Bei der klinischen Beurteilung von Patienten mit akuten oder chronischen Schmerzen fließt neben der Vortestwahrscheinlichkeit für das Vorliegen einer schwerwiegenden Erkrankung die Suche nach Alarmzeichen (sog. Red Flags) ein. In der klinischen Praxis bewähren sich in erster Linie eine gezielte Anamnese der Präsentation, der Art und Intensität der Schmerzen, der Schmerzausstrahlung sowie eine gezielte klinische Untersuchung, um Alarmzeichen früh zu erkennen (Abb. 1; [4,5,6]). Die Wahrscheinlichkeit einer schwerwiegenden, zugrunde liegenden Erkrankung bei Patienten, die sich mit Rückenschmerzen in einer Hausarztpraxis vorstellen, liegt bei < 1 % [7]. Stellten sich Patienten mit Rückenschmerzen auf einer Notfallstation vor, lag die Prävalenz einer schwerwiegenden, zugrunde liegenden Erkrankung, die innerhalb von 30 Tagen eine nichtchirurgische oder chirurgische Intervention benötigte, bei 3–5 % [6]. Die häufigsten spezifischen Ursachen auf einer Notfallstation sind Wirbelkörperfrakturen (in 1,5 %), Malignome (0,5 %), Epiduralabszesse (0,0–0,6 %) oder vaskuläre Probleme (Ruptur eines Aortenaneurysmas/Aortendissektion in 0,6 %). In Hausarztpraxen war die Prävalenz von Wirbelkörperfrakturen 1–4 % und von Malignomen < 1 % [6, 8]. Ein Malignom ist in der Hausarztpraxis sehr selten, weswegen Smarter Medicine – Choosing Wisely und weitere Guidelines bei Patienten ohne Alarmzeichen mit akuten Rückenschmerzen keine Bildgebung empfehlen [9, 10]. Obwohl akute Rückenschmerzen ein sehr häufiges klinisches Problem sind, gibt es leider nur wenige Studien für die Validität der in der Literatur beschriebenen Alarmzeichen [5, 6]. Liegen Alarmzeichen vor, sollte eine entsprechende Diagnostik eingeleitet werden. Nachfolgend wird auf die Differenzialdiagnosen wichtiger Erkrankungen und Alarmzeichen eingegangen (Tab. 1).
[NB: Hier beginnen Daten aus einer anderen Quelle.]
===== config.mk =====
export PLATFORM = sky130hd
export DESIGN_NAME = ttim_div
export DESIGN_NICKNAME = d
export VERILOG_FILES = /design/src/rtl/core/assert_macros.svh /design/src/rtl/core/ttim_pkg.sv /design/src/rtl/core/ttim_div.sv
export SDC_FILE = /design/constraint.sdc
export NUM_CORES = 2
export LEC_CHECK = 0
export ABC_AREA = 0
export BUFFER_PORTS_ARGS = -buffer_cell sky130_fd_sc_hd__buf_4
export CAP_MARGIN = 40
export CORE_MARGIN = 2
export CORE_UTILIZATION = 39
export CTS_BUF_LIST = sky130_fd_sc_hd__clkbuf_2 sky130_fd_sc_hd__clkbuf_4 sky130_fd_sc_hd__clkbuf_8
export DETAILED_ROUTE_END_ITERATION = 6
export PLACE_DENSITY_LB_ADDON = 0.12
export SETUP_SLACK_MARGIN = 0.05
export SYNTH_ARGS = -nofsm -noshare
export SYNTH_HDL_FRONTEND = slang
export SYNTH_SLANG_ARGS = --single-unit

===== constraint.sdc =====
create_clock -name clk -period 8.75 [get_ports clk]
set_clock_uncertainty 0.15 [all_clocks]
set_input_delay 0.4375 -clock clk [delete_from_list [all_inputs] [get_ports clk]]
set_output_delay 0.4375 -clock clk [all_outputs]
set_load 0.02 [all_outputs]

===== src/rtl/core/assert_macros.svh =====
// Assertion macros shared by the core RTL.
`ifndef ASSERT_MACROS_SVH
`define ASSERT_MACROS_SVH
// Clocked assertion, disabled while rst is high.
`define ASSERT_CLK(label, prop, msg) \
  label: assert property (@(posedge clk) disable iff (rst) (prop)) else $error(msg);
// Implication form of ASSERT_CLK.
`define ASSERT_IMPL(label, cond, prop, msg) \
  `ASSERT_CLK(label, (cond) |-> (prop), msg)
`endif


===== src/rtl/core/ttim_pkg.sv =====
// Shared types and constants for the tensor transpose index map.
package ttim_pkg;
  localparam int NDIM  = 4;
  localparam int IDX_W = 24;
  localparam int SZ_W  = 13;
  localparam int REG_W = 3;

  localparam logic [REG_W-1:0] REG_RANK   = 3'd0;
  localparam logic [REG_W-1:0] REG_SIZE0  = 3'd1;
  localparam logic [REG_W-1:0] REG_SIZE1  = 3'd2;
  localparam logic [REG_W-1:0] REG_SIZE2  = 3'd3;
  localparam logic [REG_W-1:0] REG_SIZE3  = 3'd4;
  localparam logic [REG_W-1:0] REG_FIRST  = 3'd5;
  localparam logic [REG_W-1:0] REG_SECOND = 3'd6;

  localparam logic [1:0] ST_OK    = 2'd0;
  localparam logic [1:0] ST_AXIS  = 2'd1;
  localparam logic [1:0] ST_RANGE = 2'd2;

  typedef logic [SZ_W-1:0] size_t;

  typedef struct packed {
    size_t c3;
    size_t c2;
    logic  axis_bad;
  } side_t;

  typedef struct packed {
    size_t [NDIM-1:0] e;
    size_t [NDIM-1:0] ep;
    logic  [1:0]      pa;
    logic  [1:0]      pb;
    logic             zero;
  } shape_t;
endpackage


===== src/rtl/core/ttim_div.sv =====
// Pipelined restoring divider, one quotient bit per stage, with sideband.
module ttim_div (
  input  logic                        clk,
  input  logic                        rst,
  input  logic                        en,
  input  logic                        in_valid,
  input  logic [ttim_pkg::IDX_W-1:0]  dividend,
  input  ttim_pkg::size_t             divisor,
  input  ttim_pkg::side_t             in_side,
  output logic                        out_valid,
  output logic [ttim_pkg::IDX_W-1:0]  quot,
  output ttim_pkg::size_t             rem,
  output ttim_pkg::side_t             out_side
);
  localparam int N = ttim_pkg::IDX_W;

  logic [N-1:0]                      v;
  logic [N-1:0][N-1:0]               w;
  ttim_pkg::size_t [N-1:0]           r;
  ttim_pkg::side_t [N-1:0]           sd;
  logic [N-1:0][N-1:0]               w_next;
  ttim_pkg::size_t [N-1:0]           r_next;

  always_comb begin
    logic [N-1:0]           wi;
    ttim_pkg::size_t        ri;
    logic [ttim_pkg::SZ_W:0] t;
    for (int k = 0; k < N; k++) begin
      wi = (k == 0) ? dividend : w[(k == 0) ? 0 : k-1];
      ri = (k == 0) ? '0 : r[(k == 0) ? 0 : k-1];
      t = {ri, wi[N-1]};
      if (t >= {1'b0, divisor}) begin
        r_next[k] = ttim_pkg::SZ_W'(t - {1'b0, divisor});
        w_next[k] = {wi[N-2:0], 1'b1};
      end else begin
        r_next[k] = t[ttim_pkg::SZ_W-1:0];
        w_next[k] = {wi[N-2:0], 1'b0};
      end
    end
  end

  always_ff @(posedge clk) begin
    if (rst) begin
      v <= '0;
    end else if (en) begin
      v <= {v[N-2:0], in_valid};
    end
  end

  always_ff @(posedge clk) begin
    if (en) begin
      w  <= w_next;
      r  <= r_next;
      sd <= {sd[N-2:0], in_side};
    end
  end

  assign out_valid = v[N-1];
  assign quot      = w[N-1];
  assign rem       = r[N-1];
  assign out_side  = sd[N-1];
endmodule


==> flow_summary.yaml <==
clocking:
  cts_tree: "built"
  clockBufferDepth: 4
  clock_latency_ns: 1.00
  clock_sinks: 1560
  cts_made_buffers: 289
  clk_pin_slew_worst_paths_ns: 0.05
  post_cts_buffers: 0
  cts_root_buf: "clkbuf_8"
  htree_levels: 5
status:
  outcome: "finished, final reports clean"
yosys:
  ys_seq_elements: 1560
  syn_nets: 4415
  ys_seq_area_share_pct: 71.3
  yosysMostFrequentCell: "edfxtp_1"
  yosysTopAreaCell: "edfxtp_1"
  synthTopCellsByArea: "edfxtp_1, ha_1, mux2_2"
  synth_top_cell_area_share_pct: 70.5
  synth-async-reset-ratio_pct: 0
  synth.distinct_cells: 87
  syn_avg_cell_area_um2: 16.3
  synth_edf_count: 1536
  ys_warn_count: 0
  syn_area_mm2: 0.0654
  synth_ff_type: "edfxtp_1"
  synth.top_cells.by_count: "edfxtp_1, ha_1, mux2_2"
  syn_inst: 4023
routing:
  drt_iter0_markers: 2221
  viasPerCell: 4.88
  wl_um: 114000
  dr_wl_met3_um: 5680
  final_antenna_net_count: 0
  m1WireLength_um: 55600
  maxUsedRoutingLayer: "met4"
  num_vias: 33600
  first_pass_iters: 6
  met2_wirelength_um: 49000
  wl_per_cell_um: 16.6
  drc: 0
pwr:
  leakage_uw: 0.0277
  p_per_area_mw_per_mm2: 319
  ir_worst_vdd_mv: 0.192
final_layout:
  nets: 4875
  multiInputGateArea_mm2: 0.0175
  n_fill_cell: 14600
  seqCellArea_mm2: 0.0466
  drive_gt1_share_pct: 18.6
  final_util_pct: 45.2
  areaGrowthSynthToFinish_pct: 15.2
global_route:
  grt_first_pass_wirelength_um: 180000
  grt_start_max_net_pins: 184
  grt-ovfl-total: 0
  antenna_found_initial: 4
  grt_pass1_vias: 33300
  grt_use_total_pct: 13.3
critical_path:
  crit_fanout: 23
  worst_setup_path_start_kind: "primary input"
  ff2ff_path_depth: 11
  cp.arrival_ns: 4.38
  criticalPathCategory: "in -> reg"
  rr_endpoint: "r[159]$_DFFE_PP_"
  worstPathRequired_ns: 9.30
  rrSetupSlack_ns: 5.14
  end_kind: "flip-flop"
  regToRegStartpoint: "w[287]$_DFFE_PP_"
placed_design:
  dp_hpwl_um: 65900
  port_buffers: 132
  gp_congestion: 0.805
timing:
  setup_viol: 0
  tightestPinTransition_ns: 1.14
  slew-limit-headroom_pct: 23.8
  rsz0062_at_grt: "false"
  hold_viol_final: 0
  final_max_slew_viol_count: 0
  whs_ns: 0.211
  finalSetupTns_ns: 0
  min_period_ns: 3.83
  max_freq_mhz: 261
  final.period_utilization_pct: 43.8
die:
  die_h_um: 413
  die_w_um: 413
  io_pins: 133
  die-area_mm2: 0.171
  core_mm2: 0.167
  initial_utilization_pct: 39.2
  row_count: 150
worst_hold_path:
  hold_path_class: "reg -> reg"
  min_to: "w[37]$_DFFE_PP_"
  hp-start: "w[12]$_DFFE_PP_"
  hold_depth: 0
job:
  maxCapViolCount: 0
-- registers in the layout (all words and copies together), names as in the netlist --
| name | cells |
|---|---|
| sd | 621 |
| out_side | 27 |
| v | 24 |
| r | 299 |
| rem | 13 |
| quot | 24 |
| w | 552 |
-- power breakdown --
| group | leakage (µW) | switching, µW | internal, µW |
|---|---|---|---|
| sequential | 0.0152 | 574 | 9810 |
| clock | 0.00284 | 2840 | 3650 |
| combinational | 0.00970 | 3710 | 3450 |
-- how the worst max path moves through the flow --
stage,to,from
floorplan,r[291]$_DFFE_PP_,divisor[2]
global placement,rem[2]$_DFFE_PP_,divisor[9]
detailed placement,r[30]$_DFFE_PP_,divisor[9]
CTS,r[186]$_DFFE_PP_,divisor[2]
global route,r[289]$_DFFE_PP_,divisor[2]
finish,r[159]$_DFFE_PP_,divisor[2]
-- routing by layer --
| metal | vias up | global-route usage (%) |
|---|---|---|
| met5 | - | 0 |
| met4 | 0 | 6.26 |
| met3 | 258 | 3.28 |
| met2 | 721 | 19.1 |
| met1 | 16100 | 18.9 |
| li1 | 16500 | - |
-- cell families after synthesis --
logic type | after synthesis | synth area share [%]
compound gates | 719 | 7.55
xor+xnor | 192 | 2.57
fa+ha+maj | 324 | 6.46
buf+inv | 252 | 1.94
flops | 1560 | 71.3
mux | 281 | 4.70
simple gates | 695 | 5.51
-- cell usage in the layout, fill, tap and decap left out, types with 11 or more instances in the layout --
cell / netlist / final
a211oi_1: 28 / 28
a21boi_0: 14 / 14
a21o_1: 97 / 97
a21oi_1: 178 / 178
a31oi_1: 18 / 18
and2_1: 30 / 30
and3_1: 22 / 22
buf_4: 72 / 156
clkbuf_4: 0 / 100
clkbuf_8: 0 / 299
clkinv_1: 0 / 54
clkinv_2: 0 / 21
dfxtp_1: 24 / 24
dlygate4sd3_1: 0 / 115
edfxtp_1: 1536 / 1536
fa_1: 23 / 23
ha_1: 301 / 301
inv_1: 131 / 127
mux2_2: 201 / 201
mux2i_1: 76 / 76
nand2_1: 117 / 117
nand2b_1: 42 / 42
nand3_1: 38 / 38
nand4_1: 41 / 41
nor2_1: 184 / 184
nor2b_1: 64 / 64
nor3_1: 77 / 77
o211ai_1: 19 / 19
o21a_1: 52 / 52
o21ai_0: 133 / 132
o21ai_1: 15 / 15
o31a_1: 14 / 14
o31ai_1: 25 / 25
or2_2: 22 / 22
or3_1: 11 / 11
xnor2_1: 111 / 111
xor2_1: 81 / 81
-- layout make-up --
type,count,share of cell area (%)
sequential,1560,61.9
multi-input combinational,2211,23.3
clock buffer,399,6.46
tap,2204,3.66
timing repair buffer,290,3.51
inverter,131,0.653
clock inverter,84,0.603
antenna,1,0.00332
-- metrics by stage --
step	area (µm²)	cells	power (µW)	setup WS [ns]
6_report	75300	6880	24000	4.92
5_1_grt	75300	6880	25600	4.78
4_1_cts	75300	6877	24400	5.06
3_5_place_dp	68800	6279	17600	4.28
3_3_place_gp	68700	6271	17500	4.20
2_1_floorplan	65400	4023	16000	5.29
-- critical path: stages --
cell           delay [ns]
dlygate4sd3_1        0.53
buf_4                0.14
inv_1                0.05
buf_4                0.45
ha_1                 0.38
nor2b_1              0.15
o21ai_1              0.17
a21oi_1              0.14
a211oi_2             0.39
nand3_1              0.15
a311oi_2             0.68
buf_4                0.31
mux2_2               0.36
-- what timing repair did --
item | in CTS | in global routing
endpoints found under the hold margin | 221 | 0
resized for setup | 0 | 0
hold buffers | 115 | 0
(Power assumes the default switching activity.)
Thorakale Differenzialdiagnosen
Bei Schmerzen im thorakalen Bereich oder ausstrahlend vom Thorax sind die wichtigsten Differenzialdiagnosen das akute koronare Syndrom, vaskuläre Ursachen (Aortendissektion, Aortenaneurysma) sowie eine akute Lungenembolie. Weitere Differenzialdiagnosen beinhalten eine Pneumonie mit pleuritischen Schmerzen, einen Pneumothorax sowie einen gastroösophagealen Reflux mit oder ohne ösophageale Spasmen. Nachfolgend werden die wichtigsten Differenzialdiagnosen und klinischen Aspekte diskutiert.
Kardiovaskuläre Ursachen
Schmerzen insbesondere zwischen den Schulterblättern sind eine mögliche Präsentation bei einem akuten Koronarsyndrom (ACS). Frauen mit ACS berichten häufiger über Schmerzen zwischen den Schulterblättern (verglichen mit Männern Odds Ratio 2,15 [Konfidenzintervall 1,95–2,37]; [11]). Typische Symptome des ACS sind insbesondere Thoraxschmerzen (bei Männern in 89 %, Frauen 82 %), Dyspnoe (Männer 48 %, Frauen 51 %), Schweißausbrüche (Männer 38 %; Frauen 29 %) und Schmerzen im linken Arm (Männer 30 %, Frauen 25 %) [12].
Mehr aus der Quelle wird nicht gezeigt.